Avatar: The Last Airbender: "Chapter One: The Awakening," "Chapter Two: The Headband," and "Chapter Three: The Painted Lady"

In which our friends get up to some scrapes and shenanigans
Avatar: The Last Airbender: "Chapter One: The Awakening," "Chapter Two: The Headband," and "Chapter Three: The Painted Lady"

(This is the eighteenth installment of my weekly recaps of Avatar: The Last Airbender, the Nickelodeon animated series that ran from 2005 to 2008 to much critical acclaim. I’ve never seen it! These recaps are only available to paid subscribers, except for season premieres.)

“Chapter One: The Awakening” (originally aired September 21, 2007)

“Chapter Two: The Headband” (originally aired September 28, 2007)

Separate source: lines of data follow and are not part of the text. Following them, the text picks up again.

interface aes_round_if;
  import aes_pkg::*;

  logic      init;
  logic      step;
  logic      last;
  aes_byte_t rcon;

  modport seq (output init, output step, input last);
  modport cnt (input init, input step, output last, output rcon);
  modport eng (input init, input step, input last, input rcon);
endinterface

`default_nettype wire

[src/hw/aes_progress_counter.sv]
// Round and block counter giving the round constant and the last-round and last-block flags
`timescale 1ns/10ps
`default_nettype none

module aes_progress_counter #(
  parameter int unsigned BLK_CNT_W = 8
) (
  input  logic                 clk_i,
  input  logic                 arst_n_i,
  input  logic                 start_i,
  input  logic [BLK_CNT_W-1:0] nblk_i,
  aes_xfer_if.cnt              xfer,
  aes_round_if.cnt             rnd,
  output logic                 last_blk_o
);
  import aes_pkg::*;

  logic [3:0]           round_q;
  aes_byte_t            rcon_q;
  logic [BLK_CNT_W-1:0] blk_q;
  logic                 store_pend_q;

  always_ff @(posedge clk_i or negedge arst_n_i) begin
    if (!arst_n_i) begin
      round_q <= '0;
      rcon_q  <= 8'h01;
    end else if (rnd.init) begin
      round_q <= '0;
      rcon_q  <= 8'h01;
    end else if (rnd.step) begin
      round_q <= round_q + 4'd1;
      rcon_q  <= aes_xtime(rcon_q);
    end
  end

  assign rnd.last = rnd.step && (round_q == 4'(N_ROUNDS - 1));
  assign rnd.rcon = rcon_q;

  // Block index moves on when a store completes
  always_ff @(posedge clk_i or negedge arst_n_i) begin
    if (!arst_n_i) begin
      blk_q        <= '0;
      store_pend_q <= 1'b0;
    end else if (start_i) begin
      blk_q        <= '0;
      store_pend_q <= 1'b0;
    end else if (xfer.store) begin
      store_pend_q <= 1'b1;
    end else if (xfer.done && store_pend_q) begin
      store_pend_q <= 1'b0;
      blk_q        <= blk_q + 1'b1;
    end
  end

  assign xfer.block_idx = blk_q;
  assign last_blk_o     = blk_q == (nblk_i - 1'b1);

endmodule

`default_nettype wire

[src/flat_wrapper.sv]
// flat-port wrapper written by rule: the top's interface ports become plain ports
module aes_progress_counter_flat import aes_pkg::*;
#(
  parameter int unsigned BLK_CNT_W = 8
)
  (clk_i, arst_n_i, start_i, nblk_i, last_blk_o, xfer_block_idx, xfer_store, xfer_done, rnd_init, rnd_step, rnd_last, rnd_rcon);
  aes_xfer_if #(.BLK_CNT_W(BLK_CNT_W)) xfer_i ();
  aes_round_if rnd_i ();
  input  logic clk_i;
  input  logic arst_n_i;
  input  logic start_i;
  input  logic [BLK_CNT_W-1:0] nblk_i;
  output logic last_blk_o;
  output wire logic [$bits(xfer_i.block_idx)-1:0] xfer_block_idx;
  input wire logic [$bits(xfer_i.store)-1:0] xfer_store;
  input wire logic [$bits(xfer_i.done)-1:0] xfer_done;
  input wire logic [$bits(rnd_i.init)-1:0] rnd_init;
  input wire logic [$bits(rnd_i.step)-1:0] rnd_step;
  output wire logic [$bits(rnd_i.last)-1:0] rnd_last;
  output wire logic [$bits(rnd_i.rcon)-1:0] rnd_rcon;
  assign xfer_block_idx = xfer_i.block_idx;
  assign xfer_i.store = xfer_store;
  assign xfer_i.done = xfer_done;
  assign rnd_i.init = rnd_init;
  assign rnd_i.step = rnd_step;
  assign rnd_last = rnd_i.last;
  assign rnd_rcon = rnd_i.rcon;
  aes_progress_counter #(.BLK_CNT_W(BLK_CNT_W)) u_core (.clk_i(clk_i), .arst_n_i(arst_n_i), .start_i(start_i), .nblk_i(nblk_i), .xfer(xfer_i), .rnd(rnd_i), .last_blk_o(last_blk_o));
endmodule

“Chapter Three: The Painted Lady” (originally aired October 5, 2007)

Caption
The Painted Lady shows up like a ghost pirate. (Credit: Nickelodeon)

For the first three episodes of its final season, Avatar: The Last Airbender returns to a very season one tone. These episodes are better than most comparable episodes from the first season, but it is a little surprising to have the show return to its travelogue roots after so much of season two was spent either inside the walls of Ba Sing Se or trying to get there. It's doubly surprising considering that, hey, Aang died at the end of last season.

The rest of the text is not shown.